寒さでカタカタと身震いをしているが、恐怖からくる震えもあるのだと思う。…ああ、類、社長。早く助けに来て。じゃないと何をされるか本当に分からないから。今頃2人とも必死になって緒方家本邸にある探査システムを駆使しながら俺の行方を探っているのだろう。そもそも捕まってからどれぐらいの時間が経過しているかもわからないし、本当に俺はなんて迷惑なやつなんだろう。2年前もそうだった、スタジオからコンビニへ買い物に出かけた時にHALに車で攫われて酷い目に遭った。学習能力というものがないのかよと自分に言いたい気分だし、同時に酷く責め立ててもらいたい気分に陥ってしまう。

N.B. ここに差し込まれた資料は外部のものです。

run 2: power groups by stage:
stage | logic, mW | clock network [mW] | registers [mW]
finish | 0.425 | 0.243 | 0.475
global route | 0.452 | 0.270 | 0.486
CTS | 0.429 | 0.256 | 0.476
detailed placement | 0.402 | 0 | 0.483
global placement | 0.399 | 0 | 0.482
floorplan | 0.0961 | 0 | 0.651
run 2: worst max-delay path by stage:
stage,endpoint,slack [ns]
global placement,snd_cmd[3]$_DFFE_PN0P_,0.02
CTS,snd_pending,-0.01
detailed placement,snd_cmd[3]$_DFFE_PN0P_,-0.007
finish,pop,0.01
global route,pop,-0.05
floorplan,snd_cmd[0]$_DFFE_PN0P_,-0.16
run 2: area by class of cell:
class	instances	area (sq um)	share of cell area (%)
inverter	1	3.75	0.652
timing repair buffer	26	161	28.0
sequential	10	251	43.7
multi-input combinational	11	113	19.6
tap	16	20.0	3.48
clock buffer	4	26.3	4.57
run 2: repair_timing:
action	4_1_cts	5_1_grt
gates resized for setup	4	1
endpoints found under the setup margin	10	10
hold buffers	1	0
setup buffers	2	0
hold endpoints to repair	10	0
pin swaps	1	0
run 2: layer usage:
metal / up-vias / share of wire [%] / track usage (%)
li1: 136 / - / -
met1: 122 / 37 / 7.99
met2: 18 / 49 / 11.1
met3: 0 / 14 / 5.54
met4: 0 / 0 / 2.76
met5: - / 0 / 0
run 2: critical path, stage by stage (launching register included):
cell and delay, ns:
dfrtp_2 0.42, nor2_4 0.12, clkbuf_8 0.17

…何をされるかはわからないが、HALが2年前の恨みを晴らすため、そして先日の類への宣言である『俺を略奪する』という一言を実行するならばやはり好き勝手な事をされるのだろうと言う予想はできる。恐らくはまた襲われるのだろうし、殴られ蹴られ、もしかしたら俺が抵抗を見せてしまったら今度こそ両手の指を切り落とされてしまうのかも。そう考え出したら恐ろしくてならなくて。
…類はちゃんと危惧していて、絶対に俺を1人にしなかった。なのに1人になったのは俺だ。全部俺の招いた事だ。そんな事を考えていたら、目の前にHALの足が見えた。